16:53:33 <travier> I can see the headlines coming
16:53:38 <travier> feel*
16:53:49 <dustymabe> i definitely don't like it :(
16:54:09 <travier> OK, I'll start a draft email for devel and will share it before sending
16:54:16 <jlebon> travier++
16:54:16 <zodbot> jlebon: Karma for siosm changed to 1 (for the current release cycle):  https://badges.fedoraproject.org/tags/cookie/any
16:54:22 <dustymabe> thanks travier! hackmd would be great
16:54:25 <dustymabe> travier++
16:54:25 <zodbot> dustymabe: Karma for siosm changed to 2 (for the current release cycle):  https://badges.fedoraproject.org/tags/cookie/any
16:54:45 <travier> 🍪
16:54:47 <jlebon> #chair travier
16:54:47 <zodbot> Current chairs: dustymabe gursewak jlebon marmijo ravanelli spresti[m] travier
16:55:32 <dustymabe> #action travier will send an email to coreos devel list and cc fedora devel to try to find volunteers to help with moby-engine maintainership in Fedora
16:55:42 <dustymabe> #topic including audit in Fedora CoreOS
16:55:50 <dustymabe> #link https://github.com/coreos/fedora-coreos-tracker/issues/461
16:56:09 <dustymabe> travier: I think this one was you
16:56:27 <travier> oh yes
16:56:46 <travier> we're in a better place to add audit now but we're still missing a split or something
16:57:08 <travier> we also need to remake the ticket into a proper new package request to answer all questions
16:57:43 <dustymabe> travier: can you catch me up? what changed recently that made this more achievable?
16:57:57 <travier> It's a good first task to do so I may pass that to someone else
16:58:29 <travier> the dependency on initscripts has finally been dropped
16:58:41 <travier> it's now pulling only the service binary
16:58:46 <dustymabe> ok great
16:58:51 <travier> which is still bad but less so
16:58:57 <travier> much smaller
16:59:16 <travier> the remaining step is to split out all the python stuff
17:00:12 <travier> We/I'll have to re-do the new package request, but do we have any objection in general regarding adding this package?
17:00:22 <travier> So that I don't start something for nothing
17:00:31 <travier> it's in RHCOS already AFAIK
17:00:47 <dustymabe> I don't.
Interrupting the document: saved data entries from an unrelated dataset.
This is an optimization exercise on Yosys and OpenROAD, whose aim is small area, a short achievable clock period and few clock cycles per item, not a production implementation.
Where RTL was checked, it was by simulation tests only, not by an equivalence proof against the original.
Power is estimated from default activity; no workload was simulated.

## bmp_stream_to_rgba_decoder
module bmp_stream_to_rgba_decoder (
    input  wire logic           aclk,
    input  wire logic           aresetn,
    input  wire logic           s_tvalid,
    output logic                s_tready,
    input  wire logic [7:0]     s_tdata,
    input  wire logic           s_tlast,
    output logic                m_tvalid,
    input  wire logic           m_tready,
    output logic [87:0]         m_tdata,
    output logic [1:0]          m_tuser,
    output logic                m_tlast
);
clock: 6.0 ns
lec_check: 0
cap_margin: 20
core_margin: 2
core_utilization: 60
cts_cluster_diameter: 100
cts_cluster_size: 30
setup_slack_margin: 3.5
slew_margin: 20
standard.sh (not shown) runs the stock make flow with config.mk's settings and CLKGATE_MAP_FILE= SYNTH_SCRIPT=/design/flow/synth_recipe.tcl, a recipe that flattens the netlist after the stock synthesis.
==> flow/flow/run.sh <==
#!/bin/bash
# Own layout flow: the standard flow (standard.sh) with one change, the buffer cell put on
# every input and output port (buf_2 instead of the one buffer_ports picks by itself).
# Each tool's output is in orfs/logs/; this script's own output goes to run_flow.log.
set -euo pipefail
bash standard.sh "BUFFER_PORTS_ARGS=-buffer_cell sky130_fd_sc_hd__buf_2" finish > run_flow.log 2>&1
Testbench counts at the start, summed over its fixed seeds: cycles 520,358, bytes 477,256.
I've kind of wanted it from the beginning.
17:00:53 <travier> (and in all other Fedora Editions)
17:01:22 <dustymabe> obviously dropping the python deps (if they still exist) is a pre-requisite
17:01:30 <travier> 👍
17:01:42 <dustymabe> any others have opposition to audit in general?
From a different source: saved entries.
Context: an optimization exercise on an open-source flow, tuned for small area, a short achievable clock period and few clock cycles. The choices shown serve that exercise and are no tape-out recipe. At most, simulation tests tie the RTL to the original design; equivalence was not proved. Only the layout flow was run in run 1; the RTL was not checked for function there. Power figures rest on the tool's default switching activity, not on a simulated workload.

==> flow/design.v <==
package rte_pkg;
  localparam int unsigned TABLE_DEPTH = 16;
  localparam int unsigned RESULT_CAP  = 16;
  localparam int unsigned VIEW_MAX    = (TABLE_DEPTH < RESULT_CAP) ? TABLE_DEPTH : RESULT_CAP;
  localparam int unsigned IDX_W       = $clog2(TABLE_DEPTH);
  localparam int unsigned CNT_W       = $clog2(TABLE_DEPTH + 1);
  localparam int unsigned CMD_W    = 3;
  localparam int unsigned STATUS_W = 2;
  localparam int unsigned POS_W    = 4;
  localparam int unsigned COUNT_W  = 5;
  localparam logic [CMD_W-1:0] CMD_APPEND  = 3'd0;
  localparam logic [CMD_W-1:0] CMD_PREPEND = 3'd1;
  localparam logic [CMD_W-1:0] CMD_FIND    = 3'd2;
  localparam logic [CMD_W-1:0] CMD_REMOVE  = 3'd3;
  localparam logic [CMD_W-1:0] CMD_SORT    = 3'd4;
  localparam logic [CMD_W-1:0] CMD_VIEW    = 3'd5;
  localparam logic [STATUS_W-1:0] ST_OK        = 2'd0;
  localparam logic [STATUS_W-1:0] ST_NOT_FOUND = 2'd1;
  localparam logic [STATUS_W-1:0] ST_FULL      = 2'd2;
  localparam logic [STATUS_W-1:0] ST_EMPTY     = 2'd3;
  typedef struct packed {
    logic [31:0] id;
    logic [15:0] score;
    logic [7:0]  cls;
    logic [63:0] name;
  } record_t;
endpackage
module record_table_engine (
  input  logic        clk_i,
  input  logic        rst_ni,
  input  logic        in_valid_i,
  output logic        in_stall_o,
  input  logic [2:0]  cmd_i,
  input  logic [31:0] entry_id_i,
  input  logic [15:0] entry_score_i,
  input  logic [7:0]  entry_class_i,
  input  logic [63:0] entry_name_i,
  output logic        out_valid_o,
  input  logic        out_stall_i,
  output logic [1:0]  status_o,
  output logic [3:0]  position_o,
  output logic [31:0] out_id_o,
  output logic [15:0] out_score_o,
  output logic [7:0]  out_class_o,
  output logic [63:0] out_name_o,
  output logic [4:0]  count_o,
  output logic        last_o
);
  localparam int unsigned N = rte_pkg::TABLE_DEPTH;
  logic [119:0] tab_q [N];
  logic [4:0]   cnt_q, cnt_d;
  logic [N-1:0] vld_q, vld_d;         
  logic         stall_q, stall_d;
  logic         sort_q, sort_d;       
  logic         view_q, view_d;       
  logic         par_q;                
  logic [3:0]   vpos_q, vpos_d;       
  logic         ov_q, ov_d;
  logic [1:0]   ost_q;
  logic [3:0]   opos_q;
  logic [4:0]   ocnt_q;
  logic         olast_q;
  logic [119:0] orec_q;
  logic         sv_q, sv_d;
  logic [1:0]   sst_q;
  logic [3:0]   spos_q;
  logic [4:0]   scnt_q;
  logic         acc, ofree, push, vload, full;
  logic         is_app, is_pre, is_find, is_rem, is_sort, is_view;
  logic         f_app, f_pre, f_rem, sorting, viewing;
  logic [3:0]   vcur;
  logic         vis_last;
  logic [1:0]   r_st;
  logic [3:0]   r_pos;
  logic [4:0]   r_cnt;
  logic [N-1:0] match, mpre;
  logic         any_match;
  logic [3:0]   mpos;
  logic [N-2:0] inv, swp;
  logic         sorted;
  logic [N:0]   vx;                   
  logic [119:0] in_rec, bus;
  logic [N-1:0] s_hold, s_bus, s_prev, s_next;
  assign acc     = in_valid_i && !stall_q;
  assign ofree   = !ov_q || !out_stall_i;
  assign full    = vld_q[N-1];
  assign is_app  = (cmd_i == rte_pkg::CMD_APPEND);
  assign is_pre  = (cmd_i == rte_pkg::CMD_PREPEND);
  assign is_find = (cmd_i == rte_pkg::CMD_FIND);
  assign is_rem  = (cmd_i == rte_pkg::CMD_REMOVE);
  assign is_sort = (cmd_i == rte_pkg::CMD_SORT);
  assign is_view = (cmd_i == rte_pkg::CMD_VIEW);
  assign f_app   = acc && is_app && !full;
  assign f_pre   = acc && is_pre && !full;
  assign f_rem   = acc && is_rem;
  assign sorting = sort_q || (acc && is_sort);
  assign viewing = view_q || (acc && is_view && vld_q[0]);
  assign vload   = viewing && !sv_q && ofree;
  assign vcur    = view_q ? vpos_q : 4'd0;
  assign vis_last = (5'(vcur) + 5'd1 == cnt_q);
  assign vx      = {1'b0, vld_q};
  always_comb begin
    for (int i = 0; i < N; i++)
      match[i] = vld_q[i] && (tab_q[i][119:88] == entry_id_i);
    mpre[0] = match[0];
    for (int i = 1; i < N; i++) mpre[i] = mpre[i-1] | match[i];
    any_match = mpre[N-1];
    mpos = '0;
    for (int i = N - 1; i >= 0; i--) if (match[i]) mpos = 4'(i);
    for (int i = 0; i < N - 1; i++) begin
      inv[i] = vld_q[i+1] && (tab_q[i+1][87:72] > tab_q[i][87:72]);
      swp[i] = sorting && inv[i] && ((i % 2 == 0) == par_q);
    end
    sorted = ~|inv;
  end
  assign in_rec = {entry_id_i, entry_score_i, entry_class_i, entry_name_i};
  assign bus    = viewing ? tab_q[0] : in_rec;
  always_comb begin
    for (int i = 0; i < N; i++) begin
      s_next[i] = (i < N - 1) && ((f_rem && mpre[i]) || swp[i % (N - 1)] || (vload && vx[i+1]));
      s_prev[i] = (i > 0) && (f_pre || swp[(i + N - 2) % (N - 1)]);
      s_bus[i]  = (f_app && !vld_q[i] && (i == 0 || vld_q[(i + N - 1) % N]))
               || (f_pre && i == 0)
               || (vload && vld_q[i] && !vx[i+1]);
      s_hold[i] = !(s_next[i] || s_prev[i] || s_bus[i]);
    end
  end
  for (genvar i = 0; i < N; i++) begin : g_ent
    rte_entry u_ent (
      .clk_i  (clk_i),
      .hold_i (s_hold[i]),
      .bus_i  (s_bus[i]),
      .prev_i (s_prev[i]),
      .next_i (s_next[i]),
      .bus_d  (bus),
      .prev_d (tab_q[(i + N - 1) % N]),
      .next_d (tab_q[(i + 1) % N]),
      .q_o    (tab_q[i])
    );
  end
  always_comb begin
    cnt_d  = cnt_q;
    vld_d  = vld_q;
    r_st   = rte_pkg::ST_OK;
    r_pos  = '0;
    r_cnt  = cnt_q;
    push   = acc && !(is_view && vld_q[0]);
    if ((is_app || is_pre) && full) r_st = rte_pkg::ST_FULL;
    if ((is_find || is_rem) && !any_match) r_st = rte_pkg::ST_NOT_FOUND;
    if (is_view) r_st = rte_pkg::ST_EMPTY;
    if (is_find && any_match) r_pos = mpos;
    if (f_app || f_pre) begin
      cnt_d = cnt_q + 5'd1;
      vld_d = {vld_q[N-2:0], 1'b1};
    end else if (f_rem && any_match) begin
      cnt_d = cnt_q - 5'd1;
      vld_d = {1'b0, vld_q[N-1:1]};
    end
    if ((is_app || is_pre) && !full) r_cnt = cnt_q + 5'd1;
    if (is_rem && any_match)         r_cnt = cnt_q - 5'd1;
    sort_d = sorting && !sorted;
    view_d = viewing && !(vload && vis_last);
    vpos_d = vload ? vcur + 4'd1 : vcur;
    if (!viewing) vpos_d = vpos_q;
  end
  assign sv_d    = !ofree && (sv_q || push);
  assign ov_d    = ofree ? (push || sv_q || vload) : 1'b1;
  assign stall_d = sort_d || view_d || sv_d;
  always_ff @(posedge clk_i) begin
    if (ofree) begin
      if (sv_q) begin
        ost_q   <= sst_q;
        opos_q  <= spos_q;
        ocnt_q  <= scnt_q;
        olast_q <= 1'b1;
        orec_q  <= '0;
      end else if (vload) begin
        ost_q   <= rte_pkg::ST_OK;
        opos_q  <= vcur;
        ocnt_q  <= cnt_q;
        olast_q <= vis_last;
        orec_q  <= tab_q[0];
      end else begin
        ost_q   <= r_st;
        opos_q  <= r_pos;
        ocnt_q  <= r_cnt;
        olast_q <= 1'b1;
        orec_q  <= '0;
      end
    end
    if (push) begin
      sst_q  <= r_st;
      spos_q <= r_pos;
      scnt_q <= r_cnt;
    end
  end
  always_ff @(posedge clk_i or negedge rst_ni) begin
    if (!rst_ni) begin
      cnt_q   <= '0;
      vld_q   <= '0;
      stall_q <= 1'b0;
      sort_q  <= 1'b0;
      view_q  <= 1'b0;
      par_q   <= 1'b0;
      vpos_q  <= '0;
      ov_q    <= 1'b0;
      sv_q    <= 1'b0;
    end else begin
      cnt_q   <= cnt_d;
      vld_q   <= vld_d;
      stall_q <= stall_d;
      sort_q  <= sort_d;
      view_q  <= view_d;
      par_q   <= par_q ^ sorting;
      vpos_q  <= vpos_d;
      ov_q    <= ov_d;
      sv_q    <= sv_d;
    end
  end
  assign in_stall_o  = stall_q;
  assign out_valid_o = ov_q;
  assign status_o    = ost_q;
  assign position_o  = opos_q;
  assign count_o     = ocnt_q;
  assign last_o      = olast_q;
  assign {out_id_o, out_score_o, out_class_o, out_name_o} = orec_q;
endmodule
module rte_entry (
  input  logic         clk_i,
  input  logic         hold_i,
  input  logic         bus_i,
  input  logic         prev_i,
  input  logic         next_i,
  input  logic [119:0] bus_d,
  input  logic [119:0] prev_d,
  input  logic [119:0] next_d,
  output logic [119:0] q_o
);
  always_ff @(posedge clk_i) begin
    q_o <= ({120{hold_i}} & q_o)
         | ({120{bus_i}}  & bus_d)
         | ({120{prev_i}} & prev_d)
         | ({120{next_i}} & next_d);
  end
endmodule
==> flow/run.sh <==
#!/bin/bash
# synth_recipe.tcl (not shown) runs the flow's synth.tcl, then flattens the netlist and writes it again
# the make line also repeats each setting of config.mk as NAME=value (left out here)
make -C /OpenROAD-flow-scripts/flow DESIGN_CONFIG=/design/flow/config.mk WORK_HOME=/design/flow/orfs CLKGATE_MAP_FILE= SYNTH_SCRIPT=/design/flow/synth_recipe.tcl finish
==> flow/config.mk <==
export PLATFORM = sky130hd
export DESIGN_NAME = record_table_engine
export DESIGN_NICKNAME = record_table_engine
export VERILOG_FILES = /design/flow/design.v
export SDC_FILE = /design/flow/constraint.sdc
export NUM_CORES = 4
export LEC_CHECK = 0
export CAP_MARGIN = 20
export CORE_MARGIN = 2
export CORE_UTILIZATION = 60
export SETUP_SLACK_MARGIN = 2.0
export SLEW_MARGIN = 20
export SYNTH_HIERARCHICAL = 1
==> flow/constraint.sdc <==
create_clock -name core_clock -period 6.0 [get_ports {clk_i}]
set_input_delay 1.2000 -clock core_clock [delete_from_list [all_inputs] [get_ports {clk_i}]]
set_output_delay 1.2000 -clock core_clock [all_outputs]
set_load 0.01 [all_outputs]
==> flow_summary.ini, run 1 <==
[route]
drt_iter0_drc = 24600
num_vias = 110000
wl_per_cell_um = 38.3
firstDrtPassIters = 13
via_per_inst = 7.92
totalWireLength_um = 531000
top_layer_used = met5
wl_met3_um = 96300
drc = 0
detail-route-antenna-nets = 0
routed-wl-met2_um = 203000
wl_met1_um = 179000

[timing]
fin_crit_sh_pct = 69.2
finalSetupViolCount = 0
drv_slew = 0
final_hold_viol_count = 0
clock_skew_ns = 0.107
max_freq_ghz = 0.241
fin_tns_setup_ns = 0
layout_min_cycle_time_ns = 4.15
rsz0062_at_grt = true
max-slew-margin-rel_pct = 6.22
worst_slew_pin_slew_ns = 1.41

[global_route]
grt_max_degree = 121
grt_pass1_wl_um = 731000
grt_pass1_vias = 102000
overflow = 0
antenna_found_initial = 42
grt_usage_pct = 55.6

[yosys]
ys_ff_latch = 2094
synth_warnings = 9
synth-main-ff-cell = dfxtp_1
synth_common_cells = 3845 x a22oi_1, 2072 x nand2_1, 1920 x dfxtp_1, 577 x buf_6, 382 x xor2_1
avgSynthCellArea_um2 = 9.39
synth_top_area_share_pct = 36.5
synthesis.area_um2 = 105000
ys_top_cells_by_area = dfxtp_1 36%, a22oi_1 27%, nand2_1 7.4%
synth.largest_area_cell = dfxtp_1
synth_cell_type_count = 79
synth_most_common_cell = a22oi_1
async_reset_ff_share_pct = 1.48
yosysSeqAreaShare_pct = 41.3
synth_edf_count = 143
netlist_instances = 11200

[floorplan]
initial_utilization_pct = 60.5
ioPinCount = 261
die_area_um2 = 179000
die_w_um = 423
row_count = 153
fp.dieH_um = 423
core_um2 = 174000

[place]
place_area_um2 = 109000
dpl.hpwl_um = 307000
gp_congestion = 1.10
dp.cells = 13300
port_buffers = 260

[cts]
htreeDepth = 4
cts_sinks = 2094
cts_tree = yes
clk_latency_ns = 0.98
clk_pin_slew_worst_paths_ns = 0.07
cts_buffers = 214
cts_root_buf = clkbuf_16
clockBufferDepth = 3
ctsHoldBuffers = 0

[critical_path]
crit_fanout = 60
cp.required_ns = 6.88
startpoint = g_ent[14].u_ent.q_o[73]$_DFF_P_
rr_startpoint = g_ent[14].u_ent.q_o[73]$_DFF_P_
reg2reg_depth = 13
arrival_ns = 5.03
cp-start-kind = flop
path_class = reg -> reg
r2r_slack_ns = 1.85
reg2reg_to = g_ent[15].u_ent.q_o[37]$_DFF_P_
end_kind = flop

[layout]
final_layout_size_suffix_gt1_share_pct = 11.1
final_cells = 13800
areaGrowthSynthToFinish_pct = 12.8
stdcell_area_um2 = 119000
nets = 11700
fillers = 13400

[run]
drv_cap = 0

[run_status]
outcome = finished clean

[pwr]
vdd_drop_max_mv = 0.387
p_per_area_nw_per_um2 = 506
p_leak_nw = 49.3
finalPower_w = 0.0602

[hold_path]
hold_class = in -> async
## flip-flops by register name, summed over array words and instances (netlist names), 2 cells and up
register	flops
scnt_q	5
cnt_q	5
g_ent.u_ent.q_o	1920
opos_q	4
vld_q	16
orec_q	120
ocnt_q	5
sst_q	2
ost_q	2
vpos_q	4
spos_q	4
## cell type report
type | instances | area (µm²) | area share [%]
multi-input combinational | 7927 | 54500 | 45.8
sequential | 2094 | 43500 | 36.6
timing repair buffer | 802 | 9510 | 8.00
clock buffer | 307 | 6170 | 5.18
tap | 2325 | 2910 | 2.45
clock inverter | 96 | 1280 | 1.07
inverter | 258 | 968 | 0.814
antenna | 40 | 100 | 0.0842
## worst max-delay path by stage
stage / cells past startpoint / endpoint / slack (ns)
after floorplan: 15 / g_ent[11].u_ent.q_o[73]$_DFF_P_ / 2.01
after global placement: 17 / g_ent[10].u_ent.q_o[100]$_DFF_P_ / 0.33
after detailed placement: 17 / g_ent[10].u_ent.q_o[100]$_DFF_P_ / 0.31
after CTS: 14 / g_ent[2].u_ent.q_o[89]$_DFF_P_ / 1.99
after global routing: 16 / g_ent[15].u_ent.q_o[50]$_DFF_P_ / 1.95
final: 13 / g_ent[15].u_ent.q_o[37]$_DFF_P_ / 1.85
## kinds of logic after synthesis
group / synth area share [%]
muxes: 1.26
DFF: 41.3
adders and majority gates: 2.88
and+or+nand+nor: 11.6
buffers and inverters: 8.89
xor gates and xnor gates: 4.36
other: 0.00356
AOI/OAI and AO/OA: 29.8
## Yosys stat by module (local to each module, per instance)
module | cell area, µm² | times used
record_table_engine | 23400 | 1
rte_entry | 5130 | 16
## where the power goes
part           internal, W  switching [W]
registers           0.0183        0.00525
clock network      0.00802        0.00629
logic              0.00814         0.0142
total               0.0345         0.0257
## per-stage QoR
step	setup WS [ns]	util, %	hold WS (ns)
2_1_floorplan	2.01	-	0.467
3_3_place_gp	0.329	62.3	0.475
6_report	1.85	68.3	0.349
5_1_grt	1.95	68.2	0.398
4_1_cts	1.99	67.4	0.373
3_5_place_dp	0.306	62.3	0.489
## worst max-delay path: stages, from the launching register on
cell       delay (ns)
dfxtp_1          0.49
inv_1            0.09
ha_1             0.30
nor2b_1          0.15
o21a_1           0.13
o21a_1           0.12
o211ai_1         0.09
a21oi_1          0.31
o21ai_0          0.21
a311oi_2         0.77
or2_4            0.40
bufbuf_16        0.65
a22oi_1          0.22
nand2_1          0.11
## layer usage
layer | track usage [%] | up-vias
li1 | - | 42700
met1 | 69.1 | 51800
met2 | 74.0 | 12000
met3 | 25.4 | 3272
met4 | 42.5 | 30
met5 | 0.269 | -
## timing repair
item | in CTS | in global routing
buffers inserted | 10 | 50
endpoints found under the setup margin | 1891 | 1846
resized for setup | 211 | 182
cloned | 12 | 19
pin swaps | 7 | 35
## layout by cell type, fill, tap and decap left out, types with 42 or more instances in the layout
master and count:
o21a_1 50, xor2_1 313, nand4_1 115, clkbuf_16 232, buf_4 298, nor3_1 43, xnor2_1 126, buf_12 156
nand2_1 2059, nor2_1 77, a21o_1 42, mux2_2 106, clkdlybuf4s50_1 226, clkbuf_8 44, nor4_1 157, ha_1 243
xor2_2 59, dfxtp_1 1918, inv_1 258, clkbuf_1 48, edfxtp_1 143, a21oi_1 69, o21ai_0 54, a22oi_1 3841
clkinv_2 47, and2_1 110
==> run 2, diff against run 1 <==
--- a/flow/design.v
+++ b/flow/design.v
@@ -81,6 +81,18 @@
   logic [N:0]   vx;                   
   logic [119:0] in_rec, bus;
   logic [N-1:0] s_hold, s_bus, s_prev, s_next;
+  function automatic logic score_gt(input logic [15:0] a, input logic [15:0] b);
+    logic [15:0] g, e;
+    g = a & ~b;
+    e = ~(a ^ b);
+    for (int w = 1; w < 16; w = w * 2) begin
+      for (int k = 0; k < 16; k = k + 2 * w) begin
+        g[k] = g[k + w] | (e[k + w] & g[k]);
+        e[k] = e[k + w] & e[k];
+      end
+    end
+    score_gt = g[0];
+  endfunction
   assign acc     = in_valid_i && !stall_q;
   assign ofree   = !ov_q || !out_stall_i;
   assign full    = vld_q[N-1];
@@ -108,7 +120,7 @@
     mpos = '0;
     for (int i = N - 1; i >= 0; i--) if (match[i]) mpos = 4'(i);
     for (int i = 0; i < N - 1; i++) begin
-      inv[i] = vld_q[i+1] && (tab_q[i+1][87:72] > tab_q[i][87:72]);
+      inv[i] = vld_q[i+1] && score_gt(tab_q[i+1][87:72], tab_q[i][87:72]);
       swp[i] = sorting && inv[i] && ((i % 2 == 0) == par_q);
     end
     sorted = ~|inv;
==> flow/flow/run.sh (new file) <==
#!/bin/bash
# Layout flow: the standard layout (standard.sh, the ORFS flow from the
# standard synthesis to the final DEF), with one change: buffer_ports puts a
# plain buffer (buf_4) on every input and output port instead of the delay
# cell it picks by default.  Each ORFS step keeps its own log under
# orfs/logs/; make's own output goes to standard.log here.
set -euo pipefail
export BUFFER_PORTS_ARGS="-buffer_cell sky130_fd_sc_hd__buf_4"
bash standard.sh > standard.log 2>&1
==> flow/standard.sh (new file) <==
#!/bin/bash
# synth_recipe.tcl (not shown) runs the flow's synth.tcl, then flattens the netlist and writes it again
# the make line also repeats each setting of config.mk as NAME=value (left out here)
make -C /OpenROAD-flow-scripts/flow DESIGN_CONFIG=/design/flow/config.mk WORK_HOME=/design/flow/orfs CLKGATE_MAP_FILE= SYNTH_SCRIPT=/design/flow/synth_recipe.tcl "${@:-finish}"
--- a/flow/config.mk
+++ b/flow/config.mk
@@ -8,6 +8,6 @@
 export CAP_MARGIN = 20
 export CORE_MARGIN = 2
 export CORE_UTILIZATION = 60
-export SETUP_SLACK_MARGIN = 2.0
+export SETUP_SLACK_MARGIN = 2.5
 export SLEW_MARGIN = 20
 export SYNTH_HIERARCHICAL = 1
removed: flow/run.sh
==> run 2 against run 1 <==
The run now fails in global routing (5_1_grt). Synthesized area decreased by 0.84%. Synthesized cell count shrank 0.60%.
==> flow_summary.ini, run 2 <==
[cts]
cts_buffers = 213
cts_root_buf = clkbuf_16
clockBufferDepth = 3
cts_sinks = 2094
htreeDepth = 4

[place]
pre_cts_slack_ns = 0.331
dpl.hpwl_um = 294000
gp_congestion = 1.09
port_buffers = 260

[yosys]
synthesis.area_um2 = 105000
synth_warnings = 9
ys_ff_latch = 2094
avgSynthCellArea_um2 = 9.36
yosysSeqAreaShare_pct = 41.6
synth-main-ff-cell = dfxtp_1
synth_edf_count = 143
synth.largest_area_cell = dfxtp_1
synth_most_common_cell = a22oi_1
synth_cell_type_count = 74
netlist_instances = 11200
ys_top_cells_by_area = dfxtp_1 37%, a22oi_1 28%, nand2_1 7.5%
synth_common_cells = 3846 x a22oi_1, 2079 x nand2_1, 1920 x dfxtp_1, 550 x buf_6, 336 x buf_2
synth_top_area_share_pct = 36.8
async_reset_ff_share_pct = 1.48

[global_route]
overflow = 155
grt_usage_pct = 83.7
grt_max_degree = 121

[run_status]
outcome = stopped before the end
error = [ERROR GRT-0232] Routing congestion too high. Check the congestion heatmap in the GUI.
stop_stage = global routing (5_1_grt)

[floorplan]
initial_utilization_pct = 60.3
die_w_um = 421
fp.dieH_um = 421
row_count = 153
ioPinCount = 261
==> run 2: Yosys stat by module (local to each module, per instance) <==
module               cells  flip-flops and latches
record_table_engine   2653                     174
rte_entry              532                     120
==> run 2: kinds of logic after synthesis <==
| kind of cell | after synthesis | synth area share [%] |
|---|---|---|
| AOI/OAI and AO/OA | 4196 | 29.7 |
| xor gates and xnor gates | 517 | 4.33 |
| adders and majority gates | 228 | 2.73 |
| buffers and inverters | 1214 | 8.72 |
| DFF | 2094 | 41.6 |
| muxes | 117 | 1.24 |
| other | 1 | 0.00359 |
| and+or+nand+nor | 2798 | 11.6 |
==> run 2: worst max path at each step <==
stage	slack (ns)	to
global placement	0.39	g_ent[9].u_ent.q_o[8]$_DFF_P_
floorplan	1.91	ocnt_q[4]$_DFFE_PN_
detailed placement	0.33	g_ent[9].u_ent.q_o[40]$_DFF_P_
CTS	2.29	g_ent[3].u_ent.q_o[112]$_DFF_P_
==> run 2: timing repair <==
item	CTS
gates resized for setup	631
hold endpoints to repair	0
cloned	87
buffers inserted	143
pin swaps	77
hold buffers	0
endpoints found under the setup margin	1962
==> run 2: power by group through the flow <==
stage | sequential (W) | clock (W) | combinational, W
2_1_floorplan | 0.0168 | 0 | 0.00409
3_3_place_gp | 0.0172 | 0 | 0.00602
3_5_place_dp | 0.0173 | 0 | 0.00622
4_1_cts | 0.0170 | 0.0139 | 0.00673
==> run 2: routing by layer <==
layer | GRT overflow | track usage (%)
met1 | 6 | 85.8
met2 | 75 | 93.1
met3 | 10 | 76.3
met4 | 64 | 77.4
met5 | 0 | 52.7
==> run 2: per-stage QoR <==
| step | cells | area (µm²) | utilization (%) |
|---|---|---|---|
| after floorplan | 11200 | 105000 | - |
| after global placement | 13100 | 105000 | 60.8 |
| after detailed placement | 13100 | 105000 | 60.8 |
| after CTS | 13700 | 120000 | 69.1 |
Testbench counts of run 2, summed over its fixed seeds: cycles 9,586.
==> run 3, diff against run 2 <==
--- a/flow/config.mk
+++ b/flow/config.mk
@@ -7,7 +7,9 @@
 export LEC_CHECK = 0
 export CAP_MARGIN = 20
 export CORE_MARGIN = 2
-export CORE_UTILIZATION = 60
-export SETUP_SLACK_MARGIN = 2.5
+export CORE_UTILIZATION = 55
+export CTS_BUF_LIST = sky130_fd_sc_hd__clkbuf_4
+export SETUP_SLACK_MARGIN = 2.0
 export SLEW_MARGIN = 20
 export SYNTH_HIERARCHICAL = 1
+export TNS_END_PERCENT = 20
==> run 3 against run 2 <==
The run now finishes clean. Synthesized area unchanged. Synthesized cell count unchanged.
17:02:03 <spresti[m]> Nope.
17:02:18 <jlebon> hmm, i'm not seeing python listed at least in https://koji.fedoraproject.org/koji/rpminfo?rpmID=31832455 or https://koji.fedoraproject.org/koji/rpminfo?rpmID=31832456
17:02:34 <jlebon> so it's possible that's fixed already
17:03:05 <jlebon> shipping `service` is a bit awkward, but not sure it's worth blocking on it
17:03:23 <travier> agree it's not great but it's really small
17:03:37 <dustymabe> #info we think we're in a better position to include auditd in FCOS now, though there is still some work remaining. travier will enumerate the remaining work and look to find volunteers.
17:03:44 <dustymabe> is that accurate ^^?
17:04:04 <jlebon> if it's only used to stop the service, then I wonder if it could be replaced by a dedicated e.g. `auditd-stop` binary instead
17:04:18 <jlebon> shipping `service` makes it easy to use for other purposes
17:04:43 <travier> accurate
17:05:01 <travier> jlebon: yes, the better option that was suggested in the BZ too is to do that
17:05:11 <travier> but no one did the work so fart
17:05:13 <travier> far*
17:05:56 <dustymabe> anything else to discuss on this topic?
17:05:59 <jlebon> my only concern is introducing `service` as a host API
17:06:33 <travier> We can task the "volunteer" on writing a bit of C for that :)
17:06:44 <jlebon> i'm not sure if there's a way to signal that clearly. move it outside of PATH and ship a tiny wrapper `auditd-stop` script that calls it?
17:06:59 <dustymabe> jlebon: I guess we could do some postprocessing
17:07:43 <jlebon> right yeah, i mean just doing it ourselves if we can't reach something at the packaging level
17:07:43 <dustymabe> i.e. mv service auditd-service-stop and then find/replace where it gets called (assuming it's in bash)
17:08:09 <travier> There's already an auditctl command so maybe it could be directly added to that
17:09:09 <travier> I think the "use case" is `service stop auditd`
17:09:13 <travier> or restart
17:09:19 <travier> so service should be the entrypoint
17:09:24 <travier> "should"
17:09:58 <dustymabe> we could modify `service` to not accept a 2nd argument
17:10:09 <dustymabe> or require the second argument be `auditd`
17:10:15 <travier> yes
17:10:18 <dustymabe> then we wouldn't be introducing new host level API
17:10:22 <dustymabe> for other uses
17:10:35 <dustymabe> anyways lots of options here
17:10:43 <dustymabe> anything else before we move to open floor?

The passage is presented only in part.